• PROVIDED INFORMATION
━━━

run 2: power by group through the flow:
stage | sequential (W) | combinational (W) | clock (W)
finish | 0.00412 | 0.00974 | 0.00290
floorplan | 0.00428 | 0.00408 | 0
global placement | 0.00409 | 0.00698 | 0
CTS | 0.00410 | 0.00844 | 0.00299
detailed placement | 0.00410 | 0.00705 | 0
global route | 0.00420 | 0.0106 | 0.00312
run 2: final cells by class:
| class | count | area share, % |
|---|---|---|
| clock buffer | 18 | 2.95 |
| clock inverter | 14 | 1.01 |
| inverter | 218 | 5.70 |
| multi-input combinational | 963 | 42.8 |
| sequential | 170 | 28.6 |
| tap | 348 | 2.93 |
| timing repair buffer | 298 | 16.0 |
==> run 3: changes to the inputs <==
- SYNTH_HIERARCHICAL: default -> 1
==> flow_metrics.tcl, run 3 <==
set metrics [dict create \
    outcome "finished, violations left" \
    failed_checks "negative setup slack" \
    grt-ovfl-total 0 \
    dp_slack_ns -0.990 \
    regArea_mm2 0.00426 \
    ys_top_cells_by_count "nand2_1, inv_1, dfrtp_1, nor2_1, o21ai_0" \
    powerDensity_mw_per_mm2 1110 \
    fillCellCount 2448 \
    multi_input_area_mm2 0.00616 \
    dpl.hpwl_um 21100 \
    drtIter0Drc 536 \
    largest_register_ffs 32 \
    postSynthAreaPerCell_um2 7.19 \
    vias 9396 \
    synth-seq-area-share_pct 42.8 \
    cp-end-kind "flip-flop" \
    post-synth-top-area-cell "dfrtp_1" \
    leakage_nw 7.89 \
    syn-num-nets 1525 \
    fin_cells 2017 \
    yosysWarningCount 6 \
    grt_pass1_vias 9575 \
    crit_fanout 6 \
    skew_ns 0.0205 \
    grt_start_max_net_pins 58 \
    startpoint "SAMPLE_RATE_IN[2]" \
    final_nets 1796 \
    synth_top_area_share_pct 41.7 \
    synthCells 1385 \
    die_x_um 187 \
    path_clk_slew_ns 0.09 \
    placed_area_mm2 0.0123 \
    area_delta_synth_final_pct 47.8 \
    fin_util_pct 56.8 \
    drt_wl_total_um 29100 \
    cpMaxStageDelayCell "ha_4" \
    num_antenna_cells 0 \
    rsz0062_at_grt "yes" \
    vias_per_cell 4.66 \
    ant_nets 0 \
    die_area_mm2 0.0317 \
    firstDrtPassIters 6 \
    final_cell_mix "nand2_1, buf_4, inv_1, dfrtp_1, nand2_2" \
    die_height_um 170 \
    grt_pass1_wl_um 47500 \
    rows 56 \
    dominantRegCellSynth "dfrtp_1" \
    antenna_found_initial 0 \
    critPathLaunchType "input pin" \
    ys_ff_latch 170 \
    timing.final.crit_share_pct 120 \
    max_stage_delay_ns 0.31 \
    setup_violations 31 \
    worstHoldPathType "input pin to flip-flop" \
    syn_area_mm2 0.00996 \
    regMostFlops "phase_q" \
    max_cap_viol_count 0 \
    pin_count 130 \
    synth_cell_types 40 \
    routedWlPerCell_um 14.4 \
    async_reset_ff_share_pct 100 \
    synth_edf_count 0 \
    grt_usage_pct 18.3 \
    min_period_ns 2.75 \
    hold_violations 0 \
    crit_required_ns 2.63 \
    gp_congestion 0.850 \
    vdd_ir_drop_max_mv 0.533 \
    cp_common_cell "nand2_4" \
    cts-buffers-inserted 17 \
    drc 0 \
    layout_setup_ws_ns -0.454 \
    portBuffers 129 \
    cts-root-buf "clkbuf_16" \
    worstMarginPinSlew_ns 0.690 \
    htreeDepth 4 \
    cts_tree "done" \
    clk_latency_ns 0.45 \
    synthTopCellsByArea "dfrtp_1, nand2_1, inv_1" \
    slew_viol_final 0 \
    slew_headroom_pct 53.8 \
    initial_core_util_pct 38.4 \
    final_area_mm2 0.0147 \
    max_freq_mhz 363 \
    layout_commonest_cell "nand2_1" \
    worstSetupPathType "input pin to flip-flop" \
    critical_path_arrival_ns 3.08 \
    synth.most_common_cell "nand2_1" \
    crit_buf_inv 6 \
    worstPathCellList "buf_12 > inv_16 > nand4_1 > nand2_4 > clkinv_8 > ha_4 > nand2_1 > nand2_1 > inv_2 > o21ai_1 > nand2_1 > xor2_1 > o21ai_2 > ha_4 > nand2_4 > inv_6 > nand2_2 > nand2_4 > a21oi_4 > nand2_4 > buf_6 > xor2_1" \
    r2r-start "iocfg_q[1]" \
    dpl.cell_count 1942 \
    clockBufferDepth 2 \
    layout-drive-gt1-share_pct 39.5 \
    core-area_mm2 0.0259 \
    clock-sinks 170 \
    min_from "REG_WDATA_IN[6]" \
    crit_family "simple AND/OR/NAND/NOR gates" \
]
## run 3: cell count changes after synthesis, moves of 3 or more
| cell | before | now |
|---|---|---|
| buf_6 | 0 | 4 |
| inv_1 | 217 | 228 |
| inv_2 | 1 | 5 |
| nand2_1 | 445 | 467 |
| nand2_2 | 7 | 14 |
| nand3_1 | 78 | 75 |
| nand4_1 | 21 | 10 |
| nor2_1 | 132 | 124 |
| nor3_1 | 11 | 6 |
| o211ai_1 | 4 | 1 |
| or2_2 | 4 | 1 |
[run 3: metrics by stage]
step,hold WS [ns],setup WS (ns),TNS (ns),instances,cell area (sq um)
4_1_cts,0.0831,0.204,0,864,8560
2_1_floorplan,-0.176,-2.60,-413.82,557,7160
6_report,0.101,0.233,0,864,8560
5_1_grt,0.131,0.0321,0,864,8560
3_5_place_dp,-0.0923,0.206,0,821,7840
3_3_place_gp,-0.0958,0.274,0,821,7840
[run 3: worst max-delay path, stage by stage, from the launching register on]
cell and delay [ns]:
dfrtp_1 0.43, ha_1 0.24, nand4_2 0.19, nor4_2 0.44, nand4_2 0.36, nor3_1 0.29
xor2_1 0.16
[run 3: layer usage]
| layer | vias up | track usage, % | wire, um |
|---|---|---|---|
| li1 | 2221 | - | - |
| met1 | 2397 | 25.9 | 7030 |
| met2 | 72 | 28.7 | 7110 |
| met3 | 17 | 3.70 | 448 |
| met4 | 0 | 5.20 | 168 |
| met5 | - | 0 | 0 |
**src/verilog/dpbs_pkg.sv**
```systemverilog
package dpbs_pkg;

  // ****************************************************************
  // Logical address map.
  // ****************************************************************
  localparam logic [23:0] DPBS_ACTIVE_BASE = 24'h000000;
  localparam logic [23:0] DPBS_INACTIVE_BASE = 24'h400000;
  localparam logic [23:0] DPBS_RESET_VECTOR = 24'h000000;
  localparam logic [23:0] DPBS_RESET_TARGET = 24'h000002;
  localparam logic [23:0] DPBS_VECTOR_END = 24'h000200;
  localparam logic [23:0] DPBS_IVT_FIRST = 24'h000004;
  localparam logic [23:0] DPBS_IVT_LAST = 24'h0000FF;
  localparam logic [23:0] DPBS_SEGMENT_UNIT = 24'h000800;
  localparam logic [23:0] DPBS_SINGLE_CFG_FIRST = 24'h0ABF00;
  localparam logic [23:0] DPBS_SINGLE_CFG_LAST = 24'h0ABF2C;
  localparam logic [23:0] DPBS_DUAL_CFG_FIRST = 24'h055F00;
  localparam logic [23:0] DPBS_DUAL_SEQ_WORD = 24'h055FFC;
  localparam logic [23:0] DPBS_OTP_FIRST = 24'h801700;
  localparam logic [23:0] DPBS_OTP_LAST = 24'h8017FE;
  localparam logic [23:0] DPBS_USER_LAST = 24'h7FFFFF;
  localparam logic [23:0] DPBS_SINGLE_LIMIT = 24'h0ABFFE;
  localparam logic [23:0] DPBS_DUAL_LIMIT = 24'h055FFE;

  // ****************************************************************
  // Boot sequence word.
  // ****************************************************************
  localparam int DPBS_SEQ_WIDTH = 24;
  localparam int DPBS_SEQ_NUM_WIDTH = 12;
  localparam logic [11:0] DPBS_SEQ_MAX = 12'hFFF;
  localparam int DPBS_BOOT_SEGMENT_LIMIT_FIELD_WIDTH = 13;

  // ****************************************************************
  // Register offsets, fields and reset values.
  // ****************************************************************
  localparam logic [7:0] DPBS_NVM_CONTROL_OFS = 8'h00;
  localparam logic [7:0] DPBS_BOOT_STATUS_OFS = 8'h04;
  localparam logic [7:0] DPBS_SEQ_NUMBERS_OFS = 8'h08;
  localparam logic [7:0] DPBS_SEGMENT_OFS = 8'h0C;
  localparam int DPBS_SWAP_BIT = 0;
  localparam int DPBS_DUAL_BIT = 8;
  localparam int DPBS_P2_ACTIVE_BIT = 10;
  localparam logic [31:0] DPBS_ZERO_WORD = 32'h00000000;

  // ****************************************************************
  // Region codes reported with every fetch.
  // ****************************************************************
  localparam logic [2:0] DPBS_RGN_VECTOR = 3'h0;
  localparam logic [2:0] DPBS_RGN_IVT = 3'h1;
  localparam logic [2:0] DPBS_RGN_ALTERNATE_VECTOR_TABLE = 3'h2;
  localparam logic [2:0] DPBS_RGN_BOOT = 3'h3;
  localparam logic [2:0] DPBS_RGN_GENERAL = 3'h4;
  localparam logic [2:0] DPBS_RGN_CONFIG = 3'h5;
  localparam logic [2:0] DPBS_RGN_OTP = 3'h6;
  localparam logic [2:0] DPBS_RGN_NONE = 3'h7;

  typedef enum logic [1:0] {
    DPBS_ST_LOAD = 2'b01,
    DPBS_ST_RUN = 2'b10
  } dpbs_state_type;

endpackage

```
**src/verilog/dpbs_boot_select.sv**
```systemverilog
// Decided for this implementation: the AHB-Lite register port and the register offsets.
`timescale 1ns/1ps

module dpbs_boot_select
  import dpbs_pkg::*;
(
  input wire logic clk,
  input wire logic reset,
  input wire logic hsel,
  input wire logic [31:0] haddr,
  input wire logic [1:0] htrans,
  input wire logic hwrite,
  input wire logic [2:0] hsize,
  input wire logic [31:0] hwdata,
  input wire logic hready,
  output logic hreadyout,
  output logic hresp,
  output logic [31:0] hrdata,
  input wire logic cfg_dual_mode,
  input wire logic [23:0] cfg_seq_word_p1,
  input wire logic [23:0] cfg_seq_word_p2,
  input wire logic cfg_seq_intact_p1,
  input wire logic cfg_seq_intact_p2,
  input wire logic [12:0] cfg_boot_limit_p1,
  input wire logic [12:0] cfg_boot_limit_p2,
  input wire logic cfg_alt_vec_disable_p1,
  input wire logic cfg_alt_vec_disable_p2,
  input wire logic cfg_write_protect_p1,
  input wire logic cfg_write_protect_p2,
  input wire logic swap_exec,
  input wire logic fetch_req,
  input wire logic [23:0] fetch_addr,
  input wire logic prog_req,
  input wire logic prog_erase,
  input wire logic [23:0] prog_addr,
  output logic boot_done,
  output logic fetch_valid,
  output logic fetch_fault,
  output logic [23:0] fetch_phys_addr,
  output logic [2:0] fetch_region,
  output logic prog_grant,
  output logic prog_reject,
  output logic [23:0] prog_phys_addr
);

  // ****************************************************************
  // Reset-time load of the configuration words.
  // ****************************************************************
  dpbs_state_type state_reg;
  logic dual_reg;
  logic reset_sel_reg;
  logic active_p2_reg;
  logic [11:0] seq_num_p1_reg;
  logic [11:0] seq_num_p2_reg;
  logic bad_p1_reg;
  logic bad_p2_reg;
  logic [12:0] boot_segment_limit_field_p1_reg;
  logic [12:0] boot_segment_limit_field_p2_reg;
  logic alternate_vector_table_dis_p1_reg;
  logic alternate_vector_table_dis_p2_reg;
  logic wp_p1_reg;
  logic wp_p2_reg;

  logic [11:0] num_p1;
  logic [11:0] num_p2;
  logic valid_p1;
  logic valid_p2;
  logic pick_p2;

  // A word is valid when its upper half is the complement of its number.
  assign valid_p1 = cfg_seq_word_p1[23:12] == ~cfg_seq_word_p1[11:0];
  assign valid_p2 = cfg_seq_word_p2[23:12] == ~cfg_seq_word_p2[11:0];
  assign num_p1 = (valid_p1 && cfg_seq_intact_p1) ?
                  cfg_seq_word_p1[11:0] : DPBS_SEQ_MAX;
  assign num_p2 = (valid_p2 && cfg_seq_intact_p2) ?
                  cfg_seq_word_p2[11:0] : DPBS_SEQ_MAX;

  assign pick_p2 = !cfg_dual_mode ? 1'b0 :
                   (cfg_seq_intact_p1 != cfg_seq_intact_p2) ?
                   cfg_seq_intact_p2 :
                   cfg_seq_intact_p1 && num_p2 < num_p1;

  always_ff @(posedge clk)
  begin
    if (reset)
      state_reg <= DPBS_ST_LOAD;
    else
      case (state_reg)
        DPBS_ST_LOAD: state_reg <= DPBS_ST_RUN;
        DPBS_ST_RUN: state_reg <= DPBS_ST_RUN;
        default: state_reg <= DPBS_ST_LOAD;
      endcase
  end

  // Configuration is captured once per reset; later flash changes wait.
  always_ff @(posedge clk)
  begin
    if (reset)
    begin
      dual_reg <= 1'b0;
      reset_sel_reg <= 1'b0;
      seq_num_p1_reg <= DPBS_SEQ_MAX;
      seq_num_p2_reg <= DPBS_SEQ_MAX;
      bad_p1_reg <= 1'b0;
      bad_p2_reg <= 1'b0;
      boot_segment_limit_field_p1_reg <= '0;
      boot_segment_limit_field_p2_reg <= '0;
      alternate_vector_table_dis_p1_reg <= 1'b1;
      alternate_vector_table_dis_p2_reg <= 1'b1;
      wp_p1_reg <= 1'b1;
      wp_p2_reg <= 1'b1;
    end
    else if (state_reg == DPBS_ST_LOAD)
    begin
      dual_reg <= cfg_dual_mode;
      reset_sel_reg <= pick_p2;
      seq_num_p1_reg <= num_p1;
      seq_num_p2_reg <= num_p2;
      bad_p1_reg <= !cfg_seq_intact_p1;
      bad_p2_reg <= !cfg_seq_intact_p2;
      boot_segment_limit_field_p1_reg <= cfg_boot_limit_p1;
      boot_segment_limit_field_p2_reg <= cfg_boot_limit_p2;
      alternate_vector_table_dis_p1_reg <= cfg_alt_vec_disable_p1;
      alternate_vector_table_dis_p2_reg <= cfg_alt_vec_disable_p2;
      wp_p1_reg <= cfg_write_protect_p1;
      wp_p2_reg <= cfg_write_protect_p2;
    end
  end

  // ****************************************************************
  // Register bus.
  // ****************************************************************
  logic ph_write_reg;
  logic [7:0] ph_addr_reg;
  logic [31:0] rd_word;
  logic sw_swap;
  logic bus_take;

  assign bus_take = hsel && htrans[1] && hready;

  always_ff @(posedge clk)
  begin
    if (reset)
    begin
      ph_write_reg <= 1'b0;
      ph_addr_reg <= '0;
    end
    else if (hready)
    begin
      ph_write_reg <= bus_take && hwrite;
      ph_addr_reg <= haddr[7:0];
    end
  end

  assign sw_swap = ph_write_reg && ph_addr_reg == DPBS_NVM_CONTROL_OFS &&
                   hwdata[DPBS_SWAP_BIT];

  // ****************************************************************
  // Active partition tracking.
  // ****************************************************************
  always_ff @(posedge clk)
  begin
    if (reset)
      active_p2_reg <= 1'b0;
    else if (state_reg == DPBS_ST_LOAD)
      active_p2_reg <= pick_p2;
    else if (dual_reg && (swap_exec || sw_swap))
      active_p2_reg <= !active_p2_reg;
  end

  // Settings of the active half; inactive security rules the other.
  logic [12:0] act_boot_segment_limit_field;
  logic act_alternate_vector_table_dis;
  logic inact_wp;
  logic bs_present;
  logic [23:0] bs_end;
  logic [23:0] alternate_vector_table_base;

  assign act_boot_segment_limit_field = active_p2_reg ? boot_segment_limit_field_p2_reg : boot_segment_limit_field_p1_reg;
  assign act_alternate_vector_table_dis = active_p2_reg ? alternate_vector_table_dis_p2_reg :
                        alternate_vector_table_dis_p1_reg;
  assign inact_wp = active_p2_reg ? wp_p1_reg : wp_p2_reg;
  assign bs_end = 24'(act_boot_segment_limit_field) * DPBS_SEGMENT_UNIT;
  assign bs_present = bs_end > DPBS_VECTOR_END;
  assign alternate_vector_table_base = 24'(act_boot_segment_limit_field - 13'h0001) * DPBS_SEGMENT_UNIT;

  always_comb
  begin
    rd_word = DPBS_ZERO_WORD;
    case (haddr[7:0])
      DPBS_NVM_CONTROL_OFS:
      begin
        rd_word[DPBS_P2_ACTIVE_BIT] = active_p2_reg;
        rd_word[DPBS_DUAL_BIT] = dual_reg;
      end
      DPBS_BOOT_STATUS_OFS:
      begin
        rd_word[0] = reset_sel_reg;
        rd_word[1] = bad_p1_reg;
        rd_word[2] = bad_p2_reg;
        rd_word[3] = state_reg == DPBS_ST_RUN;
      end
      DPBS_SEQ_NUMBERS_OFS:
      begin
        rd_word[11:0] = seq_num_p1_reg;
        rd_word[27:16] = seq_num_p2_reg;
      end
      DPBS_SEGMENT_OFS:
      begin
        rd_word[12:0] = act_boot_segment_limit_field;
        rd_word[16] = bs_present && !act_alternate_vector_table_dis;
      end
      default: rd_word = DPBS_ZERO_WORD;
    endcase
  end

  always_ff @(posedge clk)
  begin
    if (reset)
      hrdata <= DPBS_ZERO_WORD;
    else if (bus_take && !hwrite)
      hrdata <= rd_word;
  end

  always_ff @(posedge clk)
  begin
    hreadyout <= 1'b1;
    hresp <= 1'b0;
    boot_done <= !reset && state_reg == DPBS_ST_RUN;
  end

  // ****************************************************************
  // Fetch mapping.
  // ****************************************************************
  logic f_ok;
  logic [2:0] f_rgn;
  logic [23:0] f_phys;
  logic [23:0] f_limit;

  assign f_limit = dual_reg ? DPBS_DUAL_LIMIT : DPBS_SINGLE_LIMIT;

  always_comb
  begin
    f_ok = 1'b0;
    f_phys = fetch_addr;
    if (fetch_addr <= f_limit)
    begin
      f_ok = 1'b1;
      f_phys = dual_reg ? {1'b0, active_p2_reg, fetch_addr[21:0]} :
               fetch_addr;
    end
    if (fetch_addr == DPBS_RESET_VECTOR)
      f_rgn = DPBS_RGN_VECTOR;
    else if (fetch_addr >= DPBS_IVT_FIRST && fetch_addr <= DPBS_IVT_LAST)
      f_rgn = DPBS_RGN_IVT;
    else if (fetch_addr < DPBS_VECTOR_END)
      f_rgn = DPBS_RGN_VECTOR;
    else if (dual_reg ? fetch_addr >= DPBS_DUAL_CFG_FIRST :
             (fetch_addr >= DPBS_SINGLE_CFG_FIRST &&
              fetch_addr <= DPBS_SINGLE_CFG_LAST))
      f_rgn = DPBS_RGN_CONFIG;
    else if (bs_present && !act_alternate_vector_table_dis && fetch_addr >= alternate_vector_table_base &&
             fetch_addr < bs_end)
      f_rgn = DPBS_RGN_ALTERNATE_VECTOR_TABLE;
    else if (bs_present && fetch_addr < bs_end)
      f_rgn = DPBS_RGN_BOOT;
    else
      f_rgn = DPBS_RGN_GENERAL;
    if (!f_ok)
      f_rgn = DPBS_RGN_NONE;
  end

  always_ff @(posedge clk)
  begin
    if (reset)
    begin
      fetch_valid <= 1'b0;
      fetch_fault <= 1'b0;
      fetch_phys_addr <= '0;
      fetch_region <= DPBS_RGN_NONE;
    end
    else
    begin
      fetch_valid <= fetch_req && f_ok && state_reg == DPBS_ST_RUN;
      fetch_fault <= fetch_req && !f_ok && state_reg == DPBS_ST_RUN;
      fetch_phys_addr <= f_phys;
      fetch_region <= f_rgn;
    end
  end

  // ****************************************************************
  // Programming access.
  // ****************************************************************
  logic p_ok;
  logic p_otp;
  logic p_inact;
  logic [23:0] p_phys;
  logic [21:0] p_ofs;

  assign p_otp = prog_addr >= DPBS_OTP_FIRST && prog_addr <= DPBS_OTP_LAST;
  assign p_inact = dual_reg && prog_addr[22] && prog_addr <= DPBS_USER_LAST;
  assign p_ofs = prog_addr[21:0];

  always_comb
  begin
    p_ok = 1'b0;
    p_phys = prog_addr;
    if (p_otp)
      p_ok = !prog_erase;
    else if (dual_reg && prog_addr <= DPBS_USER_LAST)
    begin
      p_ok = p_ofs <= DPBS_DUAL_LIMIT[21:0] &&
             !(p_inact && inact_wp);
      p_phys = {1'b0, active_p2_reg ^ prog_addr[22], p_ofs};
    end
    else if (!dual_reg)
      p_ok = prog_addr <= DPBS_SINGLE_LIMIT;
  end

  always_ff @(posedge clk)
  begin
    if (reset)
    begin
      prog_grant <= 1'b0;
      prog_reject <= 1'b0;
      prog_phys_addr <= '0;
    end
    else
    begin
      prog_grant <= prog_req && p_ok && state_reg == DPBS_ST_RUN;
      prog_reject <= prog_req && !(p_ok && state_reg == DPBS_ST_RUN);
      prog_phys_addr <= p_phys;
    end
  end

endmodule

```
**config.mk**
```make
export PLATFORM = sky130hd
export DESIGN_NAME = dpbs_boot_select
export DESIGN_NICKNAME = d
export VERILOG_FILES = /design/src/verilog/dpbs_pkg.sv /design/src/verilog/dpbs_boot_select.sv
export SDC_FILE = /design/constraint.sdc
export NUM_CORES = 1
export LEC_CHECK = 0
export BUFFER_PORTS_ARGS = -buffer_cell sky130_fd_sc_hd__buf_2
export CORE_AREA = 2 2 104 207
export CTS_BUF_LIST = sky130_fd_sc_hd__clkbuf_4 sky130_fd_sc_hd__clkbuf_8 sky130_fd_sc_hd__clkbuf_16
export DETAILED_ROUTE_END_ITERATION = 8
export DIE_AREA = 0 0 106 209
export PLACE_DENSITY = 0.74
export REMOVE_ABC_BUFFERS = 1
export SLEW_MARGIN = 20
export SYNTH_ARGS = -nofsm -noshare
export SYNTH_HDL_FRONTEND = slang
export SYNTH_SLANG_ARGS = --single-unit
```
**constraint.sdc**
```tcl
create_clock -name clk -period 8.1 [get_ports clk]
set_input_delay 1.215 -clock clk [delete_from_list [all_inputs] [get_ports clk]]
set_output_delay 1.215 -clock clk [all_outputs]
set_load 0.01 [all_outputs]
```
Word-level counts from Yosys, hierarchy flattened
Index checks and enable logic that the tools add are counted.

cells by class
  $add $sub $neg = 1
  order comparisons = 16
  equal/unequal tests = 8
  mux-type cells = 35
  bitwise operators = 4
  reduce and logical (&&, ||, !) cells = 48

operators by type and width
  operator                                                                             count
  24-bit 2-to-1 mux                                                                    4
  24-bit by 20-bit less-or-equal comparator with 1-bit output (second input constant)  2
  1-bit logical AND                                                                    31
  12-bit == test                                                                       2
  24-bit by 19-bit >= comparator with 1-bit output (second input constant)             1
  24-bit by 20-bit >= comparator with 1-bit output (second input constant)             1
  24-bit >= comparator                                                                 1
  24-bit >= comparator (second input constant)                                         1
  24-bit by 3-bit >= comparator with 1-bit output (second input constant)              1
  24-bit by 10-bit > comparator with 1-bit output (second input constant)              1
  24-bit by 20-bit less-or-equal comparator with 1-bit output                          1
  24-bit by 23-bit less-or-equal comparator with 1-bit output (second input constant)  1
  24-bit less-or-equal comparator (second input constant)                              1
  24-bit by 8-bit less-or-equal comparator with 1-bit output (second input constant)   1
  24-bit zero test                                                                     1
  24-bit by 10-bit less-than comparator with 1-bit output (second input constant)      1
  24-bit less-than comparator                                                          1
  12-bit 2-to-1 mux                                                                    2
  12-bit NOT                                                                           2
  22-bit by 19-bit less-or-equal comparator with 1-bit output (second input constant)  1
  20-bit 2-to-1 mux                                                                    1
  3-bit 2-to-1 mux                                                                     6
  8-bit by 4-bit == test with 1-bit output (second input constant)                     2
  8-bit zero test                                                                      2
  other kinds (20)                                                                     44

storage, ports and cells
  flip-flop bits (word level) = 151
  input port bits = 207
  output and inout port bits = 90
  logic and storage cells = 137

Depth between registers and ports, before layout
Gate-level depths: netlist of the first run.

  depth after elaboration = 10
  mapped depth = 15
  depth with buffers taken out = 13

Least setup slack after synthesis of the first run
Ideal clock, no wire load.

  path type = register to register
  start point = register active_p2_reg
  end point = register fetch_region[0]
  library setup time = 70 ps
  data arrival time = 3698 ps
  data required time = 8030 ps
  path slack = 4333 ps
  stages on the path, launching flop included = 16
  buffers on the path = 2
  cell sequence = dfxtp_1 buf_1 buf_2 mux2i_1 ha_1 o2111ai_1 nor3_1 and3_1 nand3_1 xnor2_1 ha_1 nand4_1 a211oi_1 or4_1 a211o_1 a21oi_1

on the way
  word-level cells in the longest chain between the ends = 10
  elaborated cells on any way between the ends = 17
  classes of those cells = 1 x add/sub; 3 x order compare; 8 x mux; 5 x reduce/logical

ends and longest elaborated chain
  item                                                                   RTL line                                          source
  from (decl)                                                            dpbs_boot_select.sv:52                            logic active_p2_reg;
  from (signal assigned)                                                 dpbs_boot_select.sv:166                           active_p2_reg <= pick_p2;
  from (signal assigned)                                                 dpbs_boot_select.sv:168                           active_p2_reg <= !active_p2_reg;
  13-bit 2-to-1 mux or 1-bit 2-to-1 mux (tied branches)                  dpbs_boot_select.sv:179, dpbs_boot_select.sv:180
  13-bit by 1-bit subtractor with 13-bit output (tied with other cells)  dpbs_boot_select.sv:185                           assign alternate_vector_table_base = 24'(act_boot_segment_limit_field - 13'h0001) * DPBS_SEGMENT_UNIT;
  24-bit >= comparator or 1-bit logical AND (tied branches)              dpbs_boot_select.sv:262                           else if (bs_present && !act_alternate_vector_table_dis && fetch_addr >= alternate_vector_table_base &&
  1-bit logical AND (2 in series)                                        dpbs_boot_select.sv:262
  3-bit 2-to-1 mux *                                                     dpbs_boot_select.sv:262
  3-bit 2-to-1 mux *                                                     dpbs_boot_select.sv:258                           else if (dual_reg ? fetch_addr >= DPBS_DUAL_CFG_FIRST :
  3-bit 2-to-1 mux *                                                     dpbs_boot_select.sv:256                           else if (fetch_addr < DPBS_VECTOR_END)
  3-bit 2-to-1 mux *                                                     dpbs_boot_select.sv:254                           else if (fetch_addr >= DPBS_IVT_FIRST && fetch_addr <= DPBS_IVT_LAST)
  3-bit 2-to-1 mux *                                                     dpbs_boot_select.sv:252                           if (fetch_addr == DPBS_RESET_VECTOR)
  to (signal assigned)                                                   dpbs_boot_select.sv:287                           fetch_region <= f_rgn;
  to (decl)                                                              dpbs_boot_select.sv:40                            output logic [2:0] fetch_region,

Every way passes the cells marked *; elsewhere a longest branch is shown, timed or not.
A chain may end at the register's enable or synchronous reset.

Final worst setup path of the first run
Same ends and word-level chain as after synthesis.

━━━

• EXERCISE GOAL
Set down exactly the lines that begin the records and continue through the line bearing "detailed placement | 0.00410 | 0.00705 | 0"; include both ends.

• EXERCISE RESULT
run 2: power by group through the flow:
stage | sequential (W) | combinational (W) | clock (W)
finish | 0.00412 | 0.00974 | 0.00290
floorplan | 0.00428 | 0.00408 | 0
global placement | 0.00409 | 0.00698 | 0
CTS | 0.00410 | 0.00844 | 0.00299
detailed placement | 0.00410 | 0.00705 | 0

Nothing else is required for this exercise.